Cloud costs are the number one operational surprise for teams moving to the cloud.

Remember: Cost optimization mnemonic: "RRSDT" — Right-size, Reserve, Spot, storage lifecycle (Demote), Tag. These five strategies address the vast majority of cloud waste. Tagging is the foundation — without tags attributing cost to teams, nobody owns the bill and nobody optimizes.

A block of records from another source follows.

File: config.mk
export PLATFORM = sky130hd
export DESIGN_NAME = decode_stage_p
export DESIGN_NICKNAME = d
export VERILOG_FILES = /design/src/rtl/decode_stage_p.sv
export SDC_FILE = /design/constraint.sdc
export NUM_CORES = 2
export LEC_CHECK = 0
export CORE_UTILIZATION = 25
export CTS_CLUSTER_SIZE = 20
export DETAILED_ROUTE_END_ITERATION = 8
export GPL_TIMING_DRIVEN = 0
export SKIP_LAST_GASP = 1
export SYNTH_ARGS = -nofsm -noshare
export SYNTH_HDL_FRONTEND = slang
export SYNTH_SLANG_ARGS = --single-unit
File: constraint.sdc
create_clock -name clk -period 6 [get_ports clk]
set_input_delay 1.2 -clock clk [delete_from_list [all_inputs] [get_ports clk]]
set_output_delay 1.2 -clock clk [all_outputs]
set_load 0.01 [all_outputs]
File: src/rtl/decode_stage_p.sv
// ID stage of the five-stage MIPS pipeline: decode, register file read, immediate
// sign-extension, load-use stall detection and flush handling, registered into ID/EX.
module decode_stage_p #(
    parameter int unsigned DATA_W     = 32,
    parameter int unsigned REG_ADDR_W = 5,
    parameter bit          RF_BYPASS  = 1'b1
) (
    input  logic                  clk,
    input  logic                  rst,
    input  logic                  wb_reg_write,
    input  logic [REG_ADDR_W-1:0] wb_write_reg_location,
    input  logic [DATA_W-1:0]     mem_wb_write_data,
    input  logic [31:0]           if_id_instr,
    input  logic [DATA_W-1:0]     if_id_npc,
    input  logic                  if_id_valid,
    input  logic                  ex_flush,
    output logic                  id_stall,
    output logic                  id_ex_valid,
    output logic [1:0]            id_ex_wb,
    output logic [2:0]            id_ex_mem,
    output logic [3:0]            id_ex_execute,
    output logic [DATA_W-1:0]     id_ex_npc,
    output logic [DATA_W-1:0]     id_ex_readdat1,
    output logic [DATA_W-1:0]     id_ex_readdat2,
    output logic [DATA_W-1:0]     id_ex_sign_ext,
    output logic [REG_ADDR_W-1:0] id_ex_instr_bits_20_16,
    output logic [REG_ADDR_W-1:0] id_ex_instr_bits_15_11
);

    localparam int unsigned NREGS = 1 << REG_ADDR_W;

    typedef enum logic [5:0] {
        OP_RTYPE = 6'h00,
        OP_BEQ   = 6'h04,
        OP_ADDI  = 6'h08,
        OP_LW    = 6'h23,
        OP_SW    = 6'h2B
    } opcode_e;

    logic [DATA_W-1:0]     r_regs [NREGS];

    logic                  r_valid;
    logic [1:0]            r_wb;
    logic [2:0]            r_mem;
    logic [3:0]            r_execute;
    logic [DATA_W-1:0]     r_npc;
    logic [DATA_W-1:0]     r_readdat1;
    logic [DATA_W-1:0]     r_readdat2;
    logic [DATA_W-1:0]     r_sign_ext;
    logic [REG_ADDR_W-1:0] r_rt;
    logic [REG_ADDR_W-1:0] r_rd;

    logic [5:0]            w_opcode;
    logic [REG_ADDR_W-1:0] w_rs;
    logic [REG_ADDR_W-1:0] w_rt;
    logic [REG_ADDR_W-1:0] w_rd;
    logic signed [15:0]    w_imm;
    logic [DATA_W-1:0]     w_sign_ext;
    logic [1:0]            w_wb;
    logic [2:0]            w_mem;
    logic [3:0]            w_execute;
    logic                  w_uses_rt;
    logic                  w_hazard;
    logic                  w_bubble;
    logic [DATA_W-1:0]     w_readdat1;
    logic [DATA_W-1:0]     w_readdat2;

    assign w_opcode   = if_id_instr[31:26];
    assign w_rs       = if_id_instr[21 +: REG_ADDR_W];
    assign w_rt       = if_id_instr[16 +: REG_ADDR_W];
    assign w_rd       = if_id_instr[11 +: REG_ADDR_W];
    assign w_imm      = if_id_instr[15:0];
    assign w_sign_ext = DATA_W'(w_imm);

    always_comb begin
        w_wb      = '0;
        w_mem     = '0;
        w_execute = '0;
        w_uses_rt = 1'b0;
        case (w_opcode)
            OP_RTYPE: begin
                w_wb      = 2'b10;
                w_execute = 4'b1100;
                w_uses_rt = 1'b1;
            end
            OP_LW: begin
                w_wb      = 2'b11;
                w_mem     = 3'b010;
                w_execute = 4'b0001;
            end
            OP_SW: begin
                w_mem     = 3'b001;
                w_execute = 4'b0001;
                w_uses_rt = 1'b1;
            end
            OP_BEQ: begin
                w_mem     = 3'b100;
                w_execute = 4'b0010;
                w_uses_rt = 1'b1;
            end
            OP_ADDI: begin
                w_wb      = 2'b10;
                w_execute = 4'b0001;
            end
            default: ;
        endcase
    end

    // Register 0 is hard-wired; the bypass check comes before it so r0 never forwards.
    always_comb begin
        w_readdat1 = r_regs[w_rs];
        if (RF_BYPASS && wb_reg_write && (wb_write_reg_location == w_rs))
            w_readdat1 = mem_wb_write_data;
        if (w_rs == '0)
            w_readdat1 = '0;

        w_readdat2 = r_regs[w_rt];
        if (RF_BYPASS && wb_reg_write && (wb_write_reg_location == w_rt))
            w_readdat2 = mem_wb_write_data;
        if (w_rt == '0)
            w_readdat2 = '0;
    end

    assign w_hazard = if_id_valid && r_valid && r_mem[1] && (r_rt != '0) &&
                      ((r_rt == w_rs) || (w_uses_rt && (r_rt == w_rt)));
    // A flush redirects IF, so holding PC and IF/ID would be wrong.
    assign id_stall = w_hazard && !ex_flush;
    assign w_bubble = w_hazard || ex_flush || !if_id_valid;

    always_ff @(posedge clk) begin
        if (rst) begin
            for (int unsigned i = 0; i < NREGS; i++)
                r_regs[i] <= '0;
        end else if (wb_reg_write && (wb_write_reg_location != '0)) begin
            r_regs[wb_write_reg_location] <= mem_wb_write_data;
        end
    end

    always_ff @(posedge clk) begin
        if (rst) begin
            r_valid    <= 1'b0;
            r_wb       <= '0;
            r_mem      <= '0;
            r_execute  <= '0;
            r_npc      <= '0;
            r_readdat1 <= '0;
            r_readdat2 <= '0;
            r_sign_ext <= '0;
            r_rt       <= '0;
            r_rd       <= '0;
        end else begin
            r_valid    <= !w_bubble;
            r_wb       <= w_bubble ? '0 : w_wb;
            r_mem      <= w_bubble ? '0 : w_mem;
            r_execute  <= w_bubble ? '0 : w_execute;
            r_npc      <= if_id_npc;
            r_readdat1 <= w_readdat1;
            r_readdat2 <= w_readdat2;
            r_sign_ext <= w_sign_ext;
            r_rt       <= w_rt;
            r_rd       <= w_rd;
        end
    end

    assign id_ex_valid            = r_valid;
    assign id_ex_wb               = r_wb;
    assign id_ex_mem              = r_mem;
    assign id_ex_execute          = r_execute;
    assign id_ex_npc              = r_npc;
    assign id_ex_readdat1         = r_readdat1;
    assign id_ex_readdat2         = r_readdat2;
    assign id_ex_sign_ext         = r_sign_ext;
    assign id_ex_instr_bits_20_16 = r_rt;
    assign id_ex_instr_bits_15_11 = r_rd;

endmodule

* Word-level counts from Yosys, hierarchy flattened
Memories as Yosys holds them, arrays and structs flattened. A register that Yosys moved wholly into a read port is not among the register bits.
Index checks and enable logic that the tools add are counted.
** Word-level totals
- Register bits :: 68
- RAM bits :: 1024
- Bits of input ports :: 106
- Output and inout bits :: 149
- Word-level logic and storage cells :: 52
- Memories kept :: 1
** Memories
- r_regs :: depth 32, bits a word 32, read ports 2, clocked after memory_dff 2, wr ports 32, line 40 : logic [DATA_W-1:0] r_regs [NREGS];
** Operators by class
- Eq/ne operators :: 6
- Multiplexer cells :: 12
- Reduce and logical (&&, ||, !) cells :: 25
** Operators by type and width (count)
- $mux W32 :: 1
- $reduce_or A32 Y1 :: 1
- $eq A6 B6 Y1 const B :: 2
- $pmux W4 S3 :: 1
- $eq A5 B5 Y1 :: 2
- $logic_not A5 Y1 :: 2
- $reduce_bool A5 Y1 :: 2
- $pmux W3 S3 :: 1
- $reduce_or A2 Y1 :: 4
- $logic_and A1 B1 Y1 :: 7
- $mux W1 :: 7
- $eq A6 B3 Y1 const B :: 1
- $eq A6 B4 Y1 const B :: 1
- $logic_not A6 Y1 :: 1
- $reduce_or A3 Y1 :: 2
- $mux W5 :: 1
- $pmux W2 S2 :: 1
- $logic_not A1 Y1 :: 3
- $logic_or A1 B1 Y1 :: 3

* Longest topological paths before layout
- Word-level depth :: 9
- Mapped depth :: 10
- Gate-level depth less buffers :: 5

* Worst setup path before layout
Ideal clock, no wire load.
- Kind :: in2out
- Start :: in if_id_instr[16]
- End :: out id_stall
- Arrival :: 2.963 ns
- Data required time :: 4.800 ns
- Slack :: 1.837 ns
- Stages on the path :: 9
- Path buffers :: 4
- Cells stage by stage :: clkbuf_2 buf_6 buf_2 buf_4 xor2_1 nor4_1 nand3_1 a21oi_2 nor2b_1
** Between the ends
- Word-level cells in the longest chain between the ends :: 5
** Ends and longest elaborated chain
- start, declared :: line 13 : input logic [31:0] if_id_instr,
- $eq A5 B5 Y1 :: line 125 : ((r_rt == w_rs) || (w_uses_rt && (r_rt == w_rt)));
- $logic_and A1 B1 Y1 :: line 125
- $logic_or A1 B1 Y1 :: line 125
- $logic_and A1 B1 Y1 :: line 124 : assign w_hazard = if_id_valid && r_valid && r_mem[1] && (r_rt != '0) &&
- $logic_and A1 B1 Y1 :: line 127 : assign id_stall = w_hazard && !ex_flush;
- end, declared :: line 17 : output logic id_stall,
Every way passes these cells.

* Final worst setup path
- Start :: in if_id_instr[18]
- End :: out id_stall
Same word-level chain as after synthesis.

==> results.json <==
{
  "rsz0062_at_grt": "no",
  "layout_common_cells": "edfxtp_1, and2_1, mux4_2",
  "hold_path.class": "reg -> reg",
  "wl_per_cell_um": 30.12,
  "synth_cell_types": 48,
  "synthTopCellsByArea": "edfxtp_1, mux4_2, and2_1, mux2i_1, dfxtp_1",
  "nFillCells": 23330,
  "avgViaCountPerCell": 5.157,
  "cts-htree-levels": 3,
  "dp_hpwl_um": 174300,
  "end_kind": "primary output",
  "status": "finished, violations left",
  "start_util_pct": 25.13,
  "skew_ns": 0.03379,
  "finalCriticalPeriod_ns": 5.893,
  "place_area_sq_um": 64800,
  "arrival_ns": 4.69,
  "die_h_um": 485.4,
  "synth_edf_count": 1024,
  "area_growth_pct": 17.50,
  "leakagePower_uw": 0.02360,
  "rr_worst_depth": 4,
  "synth-main-ff-cell": "edfxtp_1",
  "drc": 0,
  "vias": 39360,
  "worst_pin_slew_ns": 1.655,
  "rows": 177,
  "fin_area_sq_um": 68650,
  "post-route-period-util_pct": 98.22,
  "ys_seq_area_share_pct": 56.95,
  "postCtsResizedCells": 0,
  "critPathKind": "in -> out",
  "cts-root-buf": "clkbuf_16",
  "ys_ff_latch": 1150,
  "grt_pass1_wl_um": 311400,
  "ioPinCount": 255,
  "holdBufCountCts": 0,
  "cts_setup_buffers": 0,
  "dieWidth_um": 485.4,
  "syn-cell-area_sq_um": 58430,
  "cts_buffer_depth": 3,
  "hold_path_depth": 3,
  "final_common_cell": "edfxtp_1",
  "hold_viol_final": 0,
  "relSlewSlack_pct": -10.33,
  "synth-async-reset-ratio_pct": 0,
  "syn_inst": 4087,
  "overflow": 0,
  "violations": "capacitance limit, slew limit",
  "core_region_area_sq_um": 232500,
  "yosysWarnings": 0,
  "grt_usage_pct": 18.97,
  "synth_top_area_share_pct": 52.63,
  "path_max_fanout": 10,
  "maxCapViolations": 4,
  "ir_worst_vdd_v": 0.0002341,
  "setup_violations": 0,
  "power_density_nw_per_um2": 282.3,
  "cts_made_buffers": 113,
  "drt-pass1-iter-count": 6,
  "antenna_left": 0,
  "avgSynthCellArea_sq_um": 14.30,
  "clock_latency_ns": 0.77,
  "path_clk_slew_ns": 0.06,
  "place_congestion": 0.9791,
  "dieArea_sq_um": 235600,
  "layout-drive-gt1-share_pct": 17.05,
  "cts_sinks": 1150,
  "cts_tree": "built",
  "grt_pass1_vias": 38900,
  "clock.fmax_mhz": 169.7,
  "fin_setup_tns_ns": 0,
  "port_buffers": 239,
  "required_ns": 4.80,
  "slew_viol_final": 34,
  "grt_max_degree": 33,
  "wl_um": 229900,
  "nets": 4582,
  "yosysTopAreaCell": "edfxtp_1",
  "cp-start-kind": "input pin",
  "drtIter0Drc": 4879,
  "antenna_found_initial": 28
}
==> flip-flops by register name, summed over array words and instances (netlist names) <==
signal                  flops
id_ex_sign_ext             16
id_ex_valid                 1
id_ex_mem                   3
id_ex_instr_bits_20_16      5
id_ex_wb                    2
id_ex_readdat1             32
id_ex_execute               3
r_regs                   1024
id_ex_readdat2             32
id_ex_npc                  32
==> kinds of logic (layout without fill, tap and decap cells) <==
logic type,after synthesis,in the layout,synth area share (%)
compound gates,402,402,5.465
xor+xnor,20,20,0.2998
buf+inv,455,906,3.281
flops,1150,1150,56.95
mux,699,699,20.27
other cells,1,52,0.006418
simple gates,1360,1360,13.74
==> synthesized netlist by cell type (all sizes together), types with 35 or more instances <==
master  instances
o21ai          50
o22ai          55
mux4          384
dfxtp         126
nand2          88
buf           113
mux2i         283
nor2           74
o221ai         35
nor2b          59
nor3           75
edfxtp       1024
and2          994
clkbuf        341
a22oi          70
==> critical path, stage by stage <==
cell,delay (ns)
buf_2,0.25
clkbuf_1,1.04
buf_2,0.69
xor2_1,0.14
nor2_1,0.11
nand3_1,0.10
a21oi_2,0.39
nor2b_1,0.18
clkdlybuf4s50_1,0.56
==> metrics by stage <==
stage	util [%]	hold slack [ns]	power (uW)	setup WS (ns)	instances
after detailed placement	27.87	0.6474	12000	0.1545	7402
after CTS	29.49	0.6687	19330	0.1616	7610
after global placement	27.84	0.6354	11960	0.1922	7400
after global routing	29.52	0.6929	19740	0.1039	7628
final	29.52	0.6653	19380	0.1069	7632
after floorplan	-	0.6098	10810	1.837	4118
==> report_power, final <==
part | internal (uW) | leakage (uW) | switching, uW
Combinational | 978 | 0.0109 | 1540
Clock | 4150 | 0.00187 | 3310
Sequential | 9170 | 0.0108 | 228
==> area by class of cell <==
class                   instances  area [sq um]  area share [%]
repair buffers                243          2465           3.590
diodes                         20         50.05         0.07290
inverters                       1         3.754        0.005468
plain buffers                 454          1924           2.803
flip-flops and latches       1150         33270           48.47
well taps                    3043          3807           5.546
multi-input cells            2513         23350           34.02
clock inverters                57         480.5          0.6999
clock buffers                 151          3293           4.797
==> routing by layer <==
| layer | wire length (um) | GRT usage, % | share of wire (%) |
|---|---|---|---|
| met1 | 82620 | 22.24 | 36 |
| met2 | 108400 | 30.91 | 47 |
| met3 | 20260 | 3.508 | 8.8 |
| met4 | 18510 | 14.29 | 8.1 |
| met5 | 43 | 0 | 0.019 |
==> worst paths after layout <==
kind | startpoint | endpoint | slack, ns
worst max register to register | r_regs[29][6] | id_ex_readdat1[6] | 3.59
worst min register to register | id_ex_valid | id_ex_valid | 0.67
worst min-delay path | id_ex_valid | id_ex_valid | 0.67
worst max-delay path | if_id_instr[18] | id_stall | 0.11
Note: power is estimated with default switching activity, not from simulation.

Cost optimization strategies: 1. Right-size instances: most instances are overprovisioned. Check actual usage. 2. Reserved/committed use: 1-3 year commitments save 30-60% on compute. 3. Spot/preemptible instances: 60-90% cheaper for fault-tolerant workloads. 4. Storage lifecycle: move old data to cheaper storage tiers automatically. 5. Delete unused resources: orphaned EBS volumes, unused Elastic IPs, stopped instances still cost money. 6. Tag everything: without tags, you can't attribute costs to teams or projects.

# AWS cost investigation
aws ce get-cost-and-usage \
  --time-period Start=2024-01-01,End=2024-01-31 \
  --granularity MONTHLY \
  --metrics BlendedCost \
  --group-by Type=DIMENSION,Key=SERVICE

What Experienced People Know

  • The cloud console is for reading, not writing. Everything you create should be in Terraform, CloudFormation, or another IaC tool. Console-created resources are untracked and will drift.
  • Security groups are the most common cause of "it's not working." Before debugging the application, check the security group rules.
  • Cloud networking is not magic. It follows the same principles as physical networking: subnets, routes, firewalls. The abstraction just hides some complexity.
  • Cost alerts should be set up on day one. A runaway process, misconfigured autoscaler, or forgotten resource can generate a five-figure bill in days.
  • Availability Zones are your first layer of redundancy. Always deploy across at least two AZs.
  • Read the shared responsibility model. The cloud provider secures the infrastructure; you secure your configuration, data, and access.